### What you will do
The records below are to be transcribed exactly as they appear.

_____

--- src/common/lc4_settings.svh ---
`ifndef LC4_SETTINGS_SVH
`define LC4_SETTINGS_SVH

// Datapath and address width of the LC4 machine
`define LC4_WORD_W   16

// Register index width, three bits select one of eight registers
`define LC4_REG_W    3

// Size of the register file
`define LC4_NUM_REGS 8

// First fetch address after reset, start of user code space
`define LC4_RESET_PC 16'h8200

`endif

--- src/common/lc4_pkg.sv ---
`include "lc4_settings.svh"

package lc4_pkg;

    typedef logic [`LC4_WORD_W-1:0] lc4_word_t; // Data word and address
    typedef logic [`LC4_REG_W-1:0]  lc4_reg_t;  // Register index

    // Primary opcode, bits [15:12] of the instruction
    typedef enum logic [3:0] {
        OP_ARITH   = 4'b0001, // ADD, MUL, SUB, ADD immediate
        OP_LOGIC   = 4'b0101, // AND, NOT, OR, XOR, AND immediate
        OP_LDR     = 4'b0110,
        OP_STR     = 4'b0111,
        OP_CONST   = 4'b1001, // Signed 9-bit constant
        OP_SHIFT   = 4'b1010, // SLL, SRA, SRL
        OP_HICONST = 4'b1101  // Upper byte insert
    } lc4_opcode_e;

    // Operation selected by the decoder for the execute stage
    typedef enum logic [3:0] {
        ALU_ADD,
        ALU_MUL,
        ALU_SUB,
        ALU_AND,
        ALU_OR,
        ALU_XOR,
        ALU_NOT,
        ALU_SLL,
        ALU_SRA,
        ALU_SRL,
        ALU_CONST,
        ALU_HICONST,
        ALU_ADDR      // Base plus 6-bit offset for LDR and STR
    } lc4_alu_op_e;

endpackage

_____

### Task answer
--- src/common/lc4_settings.svh ---
`ifndef LC4_SETTINGS_SVH
`define LC4_SETTINGS_SVH

// Datapath and address width of the LC4 machine
`define LC4_WORD_W   16

// Register index width, three bits select one of eight registers
`define LC4_REG_W    3

// Size of the register file
`define LC4_NUM_REGS 8

// First fetch address after reset, start of user code space
`define LC4_RESET_PC 16'h8200

`endif

--- src/common/lc4_pkg.sv ---
`include "lc4_settings.svh"

package lc4_pkg;

    typedef logic [`LC4_WORD_W-1:0] lc4_word_t; // Data word and address
    typedef logic [`LC4_REG_W-1:0]  lc4_reg_t;  // Register index

    // Primary opcode, bits [15:12] of the instruction
    typedef enum logic [3:0] {
        OP_ARITH   = 4'b0001, // ADD, MUL, SUB, ADD immediate
        OP_LOGIC   = 4'b0101, // AND, NOT, OR, XOR, AND immediate
        OP_LDR     = 4'b0110,
        OP_STR     = 4'b0111,
        OP_CONST   = 4'b1001, // Signed 9-bit constant
        OP_SHIFT   = 4'b1010, // SLL, SRA, SRL
        OP_HICONST = 4'b1101  // Upper byte insert
    } lc4_opcode_e;

    // Operation selected by the decoder for the execute stage
    typedef enum logic [3:0] {
        ALU_ADD,
        ALU_MUL,
        ALU_SUB,
        ALU_AND,
        ALU_OR,
        ALU_XOR,
        ALU_NOT,
        ALU_SLL,
        ALU_SRA,
        ALU_SRL,
        ALU_CONST,
        ALU_HICONST,
        ALU_ADDR      // Base plus 6-bit offset for LDR and STR
    } lc4_alu_op_e;

endpackage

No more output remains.